A class action lawsuit was recently filed against Cochlear Limited, an Australian company that allegedly sold defective hearing aid implants.

The father of a deaf girl recently filed a class action lawsuit against Australian medical device company Cochlear Limited. The American father alleges that his daughter’s hearing implant failed and that his family suffered a variety of hardships due to Cochlear’s defective medical devices.

According to the complaint, the girl received Cochlear Limited’s Nucleus CI500 range of cochlear implants in June 2011. The devices were implanted under the skin behind her ears and placed into her inner ears to help her brain recognize sound. The father alleges that his daughter’s right implant failed in August 2011 and that the implant in her left ear failed in September 2011. Both implants were surgically removed that month.

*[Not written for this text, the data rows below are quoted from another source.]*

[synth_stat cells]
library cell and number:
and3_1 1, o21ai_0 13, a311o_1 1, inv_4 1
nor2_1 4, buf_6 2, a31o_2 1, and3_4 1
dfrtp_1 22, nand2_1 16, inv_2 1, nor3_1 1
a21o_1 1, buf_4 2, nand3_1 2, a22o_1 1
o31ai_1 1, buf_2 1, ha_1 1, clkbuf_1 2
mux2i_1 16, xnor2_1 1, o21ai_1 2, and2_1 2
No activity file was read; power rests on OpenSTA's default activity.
## src/rtl/whitening_par_pkg.sv

```systemverilog
// Shared definitions for the parallel BLE data whitener: default LFSR geometry,
// channel-index width and the control FSM encoding.
package whitening_par_pkg;

   localparam int CHAN_IDX_W = 6;
   localparam int DEF_DATA_W = 8;
   localparam int DEF_LFSR_W = CHAN_IDX_W + 1;
   localparam logic [DEF_LFSR_W-1:0] DEF_POLY = 7'b0010001;

   typedef enum logic [1:0] {
      ST_IDLE  = 2'd0,
      ST_RUN   = 2'd1,
      ST_FLUSH = 2'd2
   } wh_state_e;

endpackage

```

## src/rtl/whitening_par_lfsr_step_n.sv

```systemverilog
// Combinational multi-step Galois LFSR advance; bit k of the keystream is the
// feedback bit of step k, taken before that step's shift.
module lfsr_step_n
   import whitening_par_pkg::*;
#(
   parameter int                LFSR_W = DEF_LFSR_W,
   parameter int                STEPS  = DEF_DATA_W,
   parameter logic [LFSR_W-1:0] POLY   = DEF_POLY
) (
   input  logic [LFSR_W-1:0] state_i,
   output logic [LFSR_W-1:0] state_o,
   output logic [STEPS-1:0]  ks_o
);

   // Stage 0 always receives the feedback bit, so tap bit 0 is ignored.
   localparam logic [LFSR_W-1:0] TAPS = POLY & {{(LFSR_W-1){1'b1}}, 1'b0};

   // Unrolled chain of single steps
   always_comb begin
      logic [LFSR_W-1:0] s;
      logic              fb;
      s    = state_i;
      fb   = 1'b0;
      ks_o = {STEPS{1'b0}};
      for (int k = 0; k < STEPS; k++) begin
         fb      = s[LFSR_W-1];
         ks_o[k] = fb;
         s       = {s[LFSR_W-2:0], fb} ^ (TAPS & {LFSR_W{fb}});
      end
      state_o = s;
   end

endmodule

```

## src/rtl/whitening_par.sv

```systemverilog
// Parallel data whitener: XORs each accepted beat with DATA_W LFSR keystream bits,
// counts beats of a packet and pulses done when the last beat leaves.
module whitening_par
   import whitening_par_pkg::*;
#(
   parameter int                DATA_W = DEF_DATA_W,
   parameter int                LFSR_W = DEF_LFSR_W,
   parameter logic [LFSR_W-1:0] POLY   = DEF_POLY,
   parameter int                LEN_W  = 16
) (
   input  logic              clk,
   input  logic              rst,
   input  logic              init,
   input  logic [LFSR_W-2:0] seed,
   input  logic [LEN_W-1:0]  len,
   input  logic              bypass,
   input  logic              in_valid,
   input  logic [DATA_W-1:0] in_data,
   output logic              in_ready,
   output logic              out_valid,
   output logic [DATA_W-1:0] out_data,
   input  logic              out_ready,
   output logic              done
);

   localparam logic [LEN_W-1:0] CNT_ZERO = {LEN_W{1'b0}};
   localparam logic [LEN_W-1:0] CNT_ONE  = {{(LEN_W-1){1'b0}}, 1'b1};

   wh_state_e         state_q, state_d;
   logic [LFSR_W-1:0] lfsr_q, lfsr_d, lfsr_step_s, seed_lfsr_s;
   logic [DATA_W-1:0] ks_s, out_data_q, out_data_d;
   logic [LEN_W-1:0]  cnt_q, cnt_d;
   logic              bypass_q, bypass_d;
   logic              out_valid_q, out_valid_d;
   logic              accept_s, out_xfer_s, last_beat_s;

   lfsr_step_n #(
      .LFSR_W (LFSR_W),
      .STEPS  (DATA_W),
      .POLY   (POLY)
   ) u_step (
      .state_i (lfsr_q),
      .state_o (lfsr_step_s),
      .ks_o    (ks_s)
   );

   assign accept_s    = in_valid && in_ready;
   assign out_xfer_s  = out_valid_q && out_ready;
   assign last_beat_s = (cnt_q == CNT_ONE);
   assign out_valid   = out_valid_q;
   assign out_data    = out_data_q;

   // Seed is bit-reversed into stages 1..LFSR_W-1; stage 0 starts at one
   always_comb begin
      seed_lfsr_s    = {LFSR_W{1'b0}};
      seed_lfsr_s[0] = 1'b1;
      for (int i = 1; i < LFSR_W; i++) begin
         seed_lfsr_s[i] = seed[LFSR_W-1-i];
      end
   end

   // FSM state register
   always_ff @(posedge clk or posedge rst) begin
      if (rst) begin
         state_q <= ST_IDLE;
      end else begin
         state_q <= state_d;
      end
   end

   // FSM next state; init overrides whatever the current state would do
   always_comb begin
      state_d = state_q;
      if (init) begin
         if (len != CNT_ZERO) begin
            state_d = ST_RUN;
         end else begin
            state_d = ST_IDLE;
         end
      end else begin
         case (state_q)
            ST_IDLE: state_d = ST_IDLE;
            ST_RUN: begin
               if (accept_s && last_beat_s) begin
                  state_d = ST_FLUSH;
               end else begin
                  state_d = ST_RUN;
               end
            end
            ST_FLUSH: begin
               if (out_xfer_s) begin
                  state_d = ST_IDLE;
               end else begin
                  state_d = ST_FLUSH;
               end
            end
            default: state_d = ST_IDLE;
         endcase
      end
   end

   // FSM outputs; a beat is never taken in the same cycle as init
   always_comb begin
      in_ready = 1'b0;
      done     = 1'b0;
      case (state_q)
         ST_IDLE: begin
            in_ready = 1'b0;
            done     = 1'b0;
         end
         ST_RUN: begin
            in_ready = !init && (!out_valid_q || out_ready);
            done     = 1'b0;
         end
         ST_FLUSH: begin
            in_ready = 1'b0;
            done     = !init && out_xfer_s;
         end
         default: begin
            in_ready = 1'b0;
            done     = 1'b0;
         end
      endcase
   end

   // Datapath next state: init reload, beat acceptance, or output drain
   always_comb begin
      lfsr_d      = lfsr_q;
      cnt_d       = cnt_q;
      bypass_d    = bypass_q;
      out_valid_d = out_valid_q;
      out_data_d  = out_data_q;
      if (init) begin
         lfsr_d      = seed_lfsr_s;
         cnt_d       = len;
         bypass_d    = bypass;
         out_valid_d = 1'b0;
      end else if (accept_s) begin
         cnt_d       = cnt_q - CNT_ONE;
         out_valid_d = 1'b1;
         if (bypass_q) begin
            out_data_d = in_data;
         end else begin
            out_data_d = in_data ^ ks_s;
            lfsr_d     = lfsr_step_s;
         end
      end else if (out_ready) begin
         out_valid_d = 1'b0;
      end else begin
         out_valid_d = out_valid_q;
      end
   end

   // Datapath registers
   always_ff @(posedge clk or posedge rst) begin
      if (rst) begin
         lfsr_q      <= {LFSR_W{1'b0}};
         cnt_q       <= CNT_ZERO;
         bypass_q    <= 1'b0;
         out_valid_q <= 1'b0;
         out_data_q  <= {DATA_W{1'b0}};
      end else begin
         lfsr_q      <= lfsr_d;
         cnt_q       <= cnt_d;
         bypass_q    <= bypass_d;
         out_valid_q <= out_valid_d;
         out_data_q  <= out_data_d;
      end
   end

endmodule
```

## config.mk

```make
export PLATFORM = sky130hd
export DESIGN_NAME = whitening_par
export DESIGN_NICKNAME = d
export VERILOG_FILES = /design/src/rtl/whitening_par_pkg.sv /design/src/rtl/whitening_par_lfsr_step_n.sv /design/src/rtl/whitening_par.sv
export SDC_FILE = /design/constraint.sdc
export NUM_CORES = 1
export LEC_CHECK = 0
export ABC_AREA = 1
export BUFFER_PORTS_ARGS = -buffer_cell sky130_fd_sc_hd__clkbuf_2
export CAP_MARGIN = 30
export CORE_ASPECT_RATIO = 0.9
export CORE_MARGIN = 3
export CORE_UTILIZATION = 59
export DETAILED_ROUTE_END_ITERATION = 7
export PLACE_DENSITY = 0.85
export REMOVE_ABC_BUFFERS = 1
export SYNTH_ARGS = -nofsm -noshare
export SYNTH_HDL_FRONTEND = slang
export SYNTH_SLANG_ARGS = --single-unit
```

## constraint.sdc

```tcl
create_clock -name clk -period 2.2 [get_ports clk]
set_input_delay 0.33 -clock clk [delete_from_list [all_inputs] [get_ports clk]]
set_output_delay 0.33 -clock clk [all_outputs]
set_load 0.05 [all_outputs]
```

# Word-level counts from Yosys, hierarchy flattened
# Cells that the tools add are included.
op_classes:
  n_addsub: 1
  n_eq_ne: 4
  mux: 16
  bitwise: 10
  n_reduce_logical: 13
op_table:
  columns: ["op", "count"]
  rows:
  - ["bitwise XOR 7 x 5 -> 7 bit", 8]
  - ["2-to-1 mux 16 bit", 2]
  - ["2-to-1 mux 7 bit", 3]
  - ["equality test 16 x 1 -> 1 bit, second input constant", 1]
  - ["nonzero test 16 bit", 1]
  - ["subtractor 16 x 1 -> 16 bit, second input constant", 1]
  - ["2-to-1 mux 8 bit", 1]
  - ["bitwise XOR 8 bit", 1]
  - ["2-to-1 mux 1 bit", 6]
  - ["2-to-1 mux 2 bit", 3]
  - ["logical AND 1 bit", 5]
  - ["case mux 2 bit (2 select lines)", 1]
  - ["AND reduction 2 bit", 2]
  - ["nonzero test 3 bit", 1]
  - ["equality test 2 x 1 -> 1 bit, second input constant", 1]
  - ["equality test 2 bit, second input constant", 1]
  - ["zero test 1 bit", 2]
  - ["inequality test 2 bit, second input constant", 1]
  - ["nonzero test 2 bit", 1]
  - ["logical OR 1 bit", 1]
  - ["inverter 1 bit", 1]
word_totals:
  reg_bits: 35
  output_inout_bits: 11
  wordCells: 50

# Longest topological paths before layout
depth:
  ltp_word: 11
  mapped_depth: 10

# Modules after synthesis
# A second synthesis with hierarchy kept.
unflattened:
  cells_unflattened: 339
  hier_area_um2: 2379.8
by_module_without_submodules:
  columns: ["mod", "instances", "cells_each", "area_per_inst_um2", "seq_area_each_um2"]
  rows:
  - ["whitening_par", 1, 297, 2147.1, 875.8]
  - ["lfsr_step_n", 1, 42, 232.7, 0.0]

# Worst setup path after synthesis
# OpenSTA, ideal clock, no wires.
synth_path:
  path_type: "reg2out"
  from: "reg out_valid_q (netlist: out_valid)"
  to: "out in_ready"
  t_arrival_ps: 1484
  required_time_ps: 1870
  setup_slack_ps: 386
  path_stages_with_launch: 4
  path_buffers: 0
  path_cell_list: "dfrtp_1 nand2_1 nand2_1 nor2_1"
synth_between:
  elab_chain_len: 4
synth_lines:
  columns: ["element", "line", "text"]
  rows:
  - ["start, declared", "whitening_par.sv:34", "logic out_valid_q, out_valid_d;"]
  - ["start signal, assigned", "whitening_par.sv:166", "out_valid_q <= out_valid_d;"]
  - ["zero test 1 bit", "whitening_par.sv:112", "in_ready = !init && (!out_valid_q || out_ready);"]
  - ["logical OR 1 bit", "whitening_par.sv:112", null]
  - ["logical AND 1 bit", "whitening_par.sv:112", null]
  - ["2-to-1 mux 1 bit", "whitening_par.sv:106", "case (state_q)"]
  - ["end, declared", "whitening_par.sv:19", "output logic in_ready,"]
# No other way between the ends.

# Worst setup path in the final report
layout_path:
  from: "reg state_q[1]"
  to: "out in_ready"
layout_between:
  elab_chain_len: 2
layout_lines:
  columns: ["element", "line", "text"]
  rows:
  - ["start, declared", "whitening_par.sv:29", "wh_state_e state_q, state_d;"]
  - ["start signal, assigned", "whitening_par.sv:67", "state_q <= state_d;"]
  - ["equality test 2 x 1 -> 1 bit", "whitening_par.sv:106", null]
  - ["2-to-1 mux 1 bit", "whitening_par.sv:106", null]
# No other way between the ends.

The lawsuit alleges that the Australian government issued an urgent medical device recall in September 2011 after a wave of device failures. The recall was based on a manufacturing flaw that created small cracks in the medical devices that allowed water to enter the device and short the electric components. According to the lawsuit, at least 25,000 patients worldwide received the potentially defective cochlear implants.

The lawsuit alleges that Cochlear’s medical devices are both adulterated and misbranded under federal law because they are dangerous and defective.

In addition to his product liability claim, the father alleges that Cochlear failed to warn health care professionals and the public of the implants’ propensity to fail and failed to advertise the Australian recall in a timely manner for its U.S. customers.

The father also raises an unjust enrichment claim alleging that Cochlear wrongfully obtained profits from its hearing aid because no one would have bought the device had the failure rate been known.

The lawsuit seeks medical costs associated with removing the failed devices and corrective surgery, punitive damages, attorneys’ fees, and a medical monitoring program for the impacted class members.